Prompt »
Among the lines below, a stretch begins at the one with "logic busy;" and ends at the one with "localparam int PHASE_W". Repeat that stretch exactly, ends included.

Stored items »
■ ■ ■ ■ ■

--- src/sv/uart8_pkg.sv ---
// Shared types and constants of the 8N1 UART transceiver.
// No dependencies; used by uart8_tx, uart8_rx and uart_8n1_transceiver_unit.
package uart8_pkg;

	localparam int TICK_W          = 17;
	localparam int BYTE_W          = 8;
	localparam int DATA_BITS_DEF   = 8;
	localparam logic [TICK_W-1:0] BIT_TICKS_RESET = 17'd104000;

	// stream payload widths, packed up to whole bytes
	localparam int IN_TDATA_W  = 16;
	localparam int OUT_TDATA_W = 16;

	// transmitter status for one tick
	typedef struct packed {
		logic level;
		logic busy;
		logic accepted;
	} tx_res_t;

	// receiver status for one tick
	typedef struct packed {
		logic [BYTE_W-1:0] data;
		logic              valid;
	} rx_res_t;

endpackage

--- src/sv/uart8_tx.sv ---
// Transmit side of the 8N1 UART: phase, bit timer and shift register.
// Depends on uart8_pkg.
module uart8_tx #(
	parameter int DATA_BITS = uart8_pkg::DATA_BITS_DEF
) (
	input  logic                         clk,
	input  logic                         arst_n,
	input  logic                         step,
	input  logic [uart8_pkg::TICK_W-1:0] period,
	input  logic                         action,
	input  logic [uart8_pkg::BYTE_W-1:0] tx_data,
	output uart8_pkg::tx_res_t           res
);
	import uart8_pkg::*;

	localparam int PHASE_W = $clog2(DATA_BITS + 4);
	localparam logic [PHASE_W-1:0] PH_IDLE  = '0;
	localparam logic [PHASE_W-1:0] PH_START = PHASE_W'(1);
	localparam logic [PHASE_W-1:0] PH_STOP  = PHASE_W'(DATA_BITS + 2);

	logic [PHASE_W-1:0] phase_q, phase_n;
	logic [TICK_W-1:0]  timer_q, timer_n;
	logic [BYTE_W-1:0]  shift_q, shift_n;
	logic               accepted;
	logic               level;
	logic [PHASE_W-1:0] idx;

	// advance the phase and the bit timer, then take a new byte when idle
	always_comb begin
		phase_n  = phase_q;
		timer_n  = timer_q;
		shift_n  = shift_q;
		accepted = 1'b0;
		if (phase_q != PH_IDLE) begin
			if (timer_q != '0) begin
				timer_n = timer_q - TICK_W'(1);
			end
			if (timer_n == '0) begin
				if (phase_q >= PH_STOP) begin
					phase_n = PH_IDLE;
				end else begin
					phase_n = phase_q + PHASE_W'(1);
					timer_n = period;
				end
			end
		end
		if (phase_n == PH_IDLE && action) begin
			shift_n  = tx_data;
			phase_n  = PH_START;
			timer_n  = period;
			accepted = 1'b1;
		end
	end

	// line level for the updated phase
	assign idx = phase_n - PHASE_W'(2);
	always_comb begin
		if (phase_n == PH_IDLE || phase_n >= PH_STOP) begin
			level = 1'b1;
		end else if (phase_n == PH_START) begin
			level = 1'b0;
		end else if ({1'b0, idx} >= (PHASE_W + 1)'(BYTE_W)) begin
			level = 1'b0;
		end else begin
			level = shift_n[idx[2:0]];
		end
	end
	assign res.level    = level;
	assign res.busy     = (phase_n != PH_IDLE);
	assign res.accepted = accepted;

	// hold state unless a tick is processed
	always_ff @(posedge clk or negedge arst_n) begin
		if (!arst_n) begin
			phase_q <= PH_IDLE;
			timer_q <= '0;
			shift_q <= '0;
		end else if (step) begin
			phase_q <= phase_n;
			timer_q <= timer_n;
			shift_q <= shift_n;
		end
	end

endmodule

--- src/sv/uart8_rx.sv ---
// Receive side of the 8N1 UART: start detect, bit timer and shift register.
// Depends on uart8_pkg.
module uart8_rx #(
	parameter int DATA_BITS = uart8_pkg::DATA_BITS_DEF
) (
	input  logic                         clk,
	input  logic                         arst_n,
	input  logic                         step,
	input  logic [uart8_pkg::TICK_W-1:0] period,
	input  logic                         rx_level,
	output uart8_pkg::rx_res_t           res
);
	import uart8_pkg::*;

	localparam int CNT_W = $clog2(DATA_BITS + 1);

	logic              active_q, active_n;
	logic [CNT_W-1:0]  cnt_q, cnt_n;
	logic [TICK_W-1:0] timer_q, timer_n;
	logic [BYTE_W-1:0] shift_q, shift_n;

	// sample at each bit time, report at the stop bit time, then rearm
	always_comb begin
		active_n  = active_q;
		cnt_n     = cnt_q;
		timer_n   = timer_q;
		shift_n   = shift_q;
		res.valid = 1'b0;
		res.data  = '0;
		if (active_q) begin
			if (timer_q != '0) begin
				timer_n = timer_q - TICK_W'(1);
			end
			if (timer_n == '0) begin
				if ({1'b0, cnt_q} < (CNT_W + 1)'(DATA_BITS)) begin
					if ({1'b0, cnt_q} < (CNT_W + 1)'(BYTE_W)) begin
						shift_n = shift_q | (BYTE_W'(rx_level) << cnt_q[2:0]);
					end
					cnt_n   = cnt_q + CNT_W'(1);
					timer_n = period;
				end else begin
					res.valid = 1'b1;
					res.data  = shift_q;
					active_n  = 1'b0;
				end
			end
		end
		if (!active_n && !rx_level) begin
			active_n = 1'b1;
			cnt_n    = '0;
			shift_n  = '0;
			timer_n  = period;
		end
	end

	// hold state unless a tick is processed
	always_ff @(posedge clk or negedge arst_n) begin
		if (!arst_n) begin
			active_q <= 1'b0;
			cnt_q    <= '0;
			timer_q  <= '0;
			shift_q  <= '0;
		end else if (step) begin
			active_q <= active_n;
			cnt_q    <= cnt_n;
			timer_q  <= timer_n;
			shift_q  <= shift_n;
		end
	end

endmodule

■ ■ ■ ■ ■

Written solution »
		logic busy;
		logic accepted;
	} tx_res_t;

	// receiver status for one tick
	typedef struct packed {
		logic [BYTE_W-1:0] data;
		logic              valid;
	} rx_res_t;

endpackage

--- src/sv/uart8_tx.sv ---
// Transmit side of the 8N1 UART: phase, bit timer and shift register.
// Depends on uart8_pkg.
module uart8_tx #(
	parameter int DATA_BITS = uart8_pkg::DATA_BITS_DEF
) (
	input  logic                         clk,
	input  logic                         arst_n,
	input  logic                         step,
	input  logic [uart8_pkg::TICK_W-1:0] period,
	input  logic                         action,
	input  logic [uart8_pkg::BYTE_W-1:0] tx_data,
	output uart8_pkg::tx_res_t           res
);
	import uart8_pkg::*;

	localparam int PHASE_W = $clog2(DATA_BITS + 4);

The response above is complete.